Wednesday, August 19, 2015

Cloak & Dagger #14




Dark Star – Alan Furst

This novel combines a spy story with historical fiction. Readers that have a grounding in the disastrous events that led up to WWII will read with interest Furst’s commentaries on the personalities and diplomacy of the troubled 1930s.

The hero is a Soviet spy under cover as a journalist. He travels in Central Europe and France to run a German-Jewish industrialist who is passing military secrets to the USSR. The hero is also Jewish, from Poland. The story begins in 1937 and goes to June 1940 just after the occupation of France, Latvia, Lithuania and Estonia. The scenes of the hero caught in Poland at the beginning of the war are incredible, as vivid as the Dunkirk scenes in Atonement.

Furst describes the life of case officer, an intelligence officer who recruits secret agents and manages their spying activities. I have no idea if his description captures the authentic experience of the holder of such an unenviable job. But the tension, misgivings, and surprises all feel true.
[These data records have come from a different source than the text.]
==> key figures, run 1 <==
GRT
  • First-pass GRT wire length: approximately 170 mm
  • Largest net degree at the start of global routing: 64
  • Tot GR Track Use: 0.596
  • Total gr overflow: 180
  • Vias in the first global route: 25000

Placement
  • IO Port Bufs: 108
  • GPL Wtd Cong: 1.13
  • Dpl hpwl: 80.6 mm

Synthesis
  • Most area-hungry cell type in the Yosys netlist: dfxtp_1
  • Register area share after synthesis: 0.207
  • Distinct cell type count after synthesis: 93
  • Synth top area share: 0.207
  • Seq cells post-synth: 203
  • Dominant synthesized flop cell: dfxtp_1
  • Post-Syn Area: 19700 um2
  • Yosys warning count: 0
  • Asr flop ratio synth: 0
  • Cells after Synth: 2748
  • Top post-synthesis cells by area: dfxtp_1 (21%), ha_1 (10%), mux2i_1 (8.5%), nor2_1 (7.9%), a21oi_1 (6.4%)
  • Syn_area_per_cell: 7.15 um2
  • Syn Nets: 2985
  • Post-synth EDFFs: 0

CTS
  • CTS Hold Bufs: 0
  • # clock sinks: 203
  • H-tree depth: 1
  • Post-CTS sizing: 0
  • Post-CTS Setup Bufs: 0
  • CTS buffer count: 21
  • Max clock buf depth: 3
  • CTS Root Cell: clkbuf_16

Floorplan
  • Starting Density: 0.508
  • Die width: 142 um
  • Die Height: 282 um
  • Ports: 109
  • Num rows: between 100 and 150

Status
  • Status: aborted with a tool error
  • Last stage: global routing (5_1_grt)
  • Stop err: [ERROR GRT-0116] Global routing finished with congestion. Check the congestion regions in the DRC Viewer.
Readers and critics praise Furst for his ability to convey the atmosphere of Europe between the two world wars.  He has clearly done his homework with history, economics, sociology and cultural studies, especially of Eastern and Balkan Europe.  I lived in Riga, Latvia from 1993 to 1997 so I can vouch for his portrayal of the change of seasons and weather in that part of the world.

He has also captures the feeling of very old places, where people have lived for over a thousand years in ports and market towns. Such strategically important places are full of reminders of the past, both the stuff of happy memories and the events everybody would as soon forget but for the greater distress that forgetting means losing a part of themselves. His characters are European in the sense that they are people who forget the past and disregard the present at their peril, because bad actors and the events they bring about have their way of refusing to be ignored. Not like in other countries where people gaily don’t remember anything, “proof that [they] attribute no importance to the way they are governed (Camus)”

Like Trollope with his Barsetshire Chronicles, Furst also appeals to readers that like recurring characters. Readers of his first acclaimed novel Night Soldiers (1988) will welcome back characters General Bloch, GRU spymaster ; Renate Braun, Comintern agent ; and Maltsaev, NKVD thug. Readers of the The Polish Officer (1995) will recognize Colonel Anton Vyborg, Polish military intelligence – Furst is truly in the corner of the Poles.  Dark Star was the first appearance of Count Janos Polanyi, Hungarian aristocrat and a career diplomat, who appears again in the second Jean Casson novel Kindgom of Shadows (2000).

Almost 500 pages, I thought when I cracked this novel, is too long for a cloak and dagger story. But I found this tale to be a real page-turner. Readers who like serious spy stories by Eric Ambler, John Le Carre, William Haggard, or John Bingham will like this novel.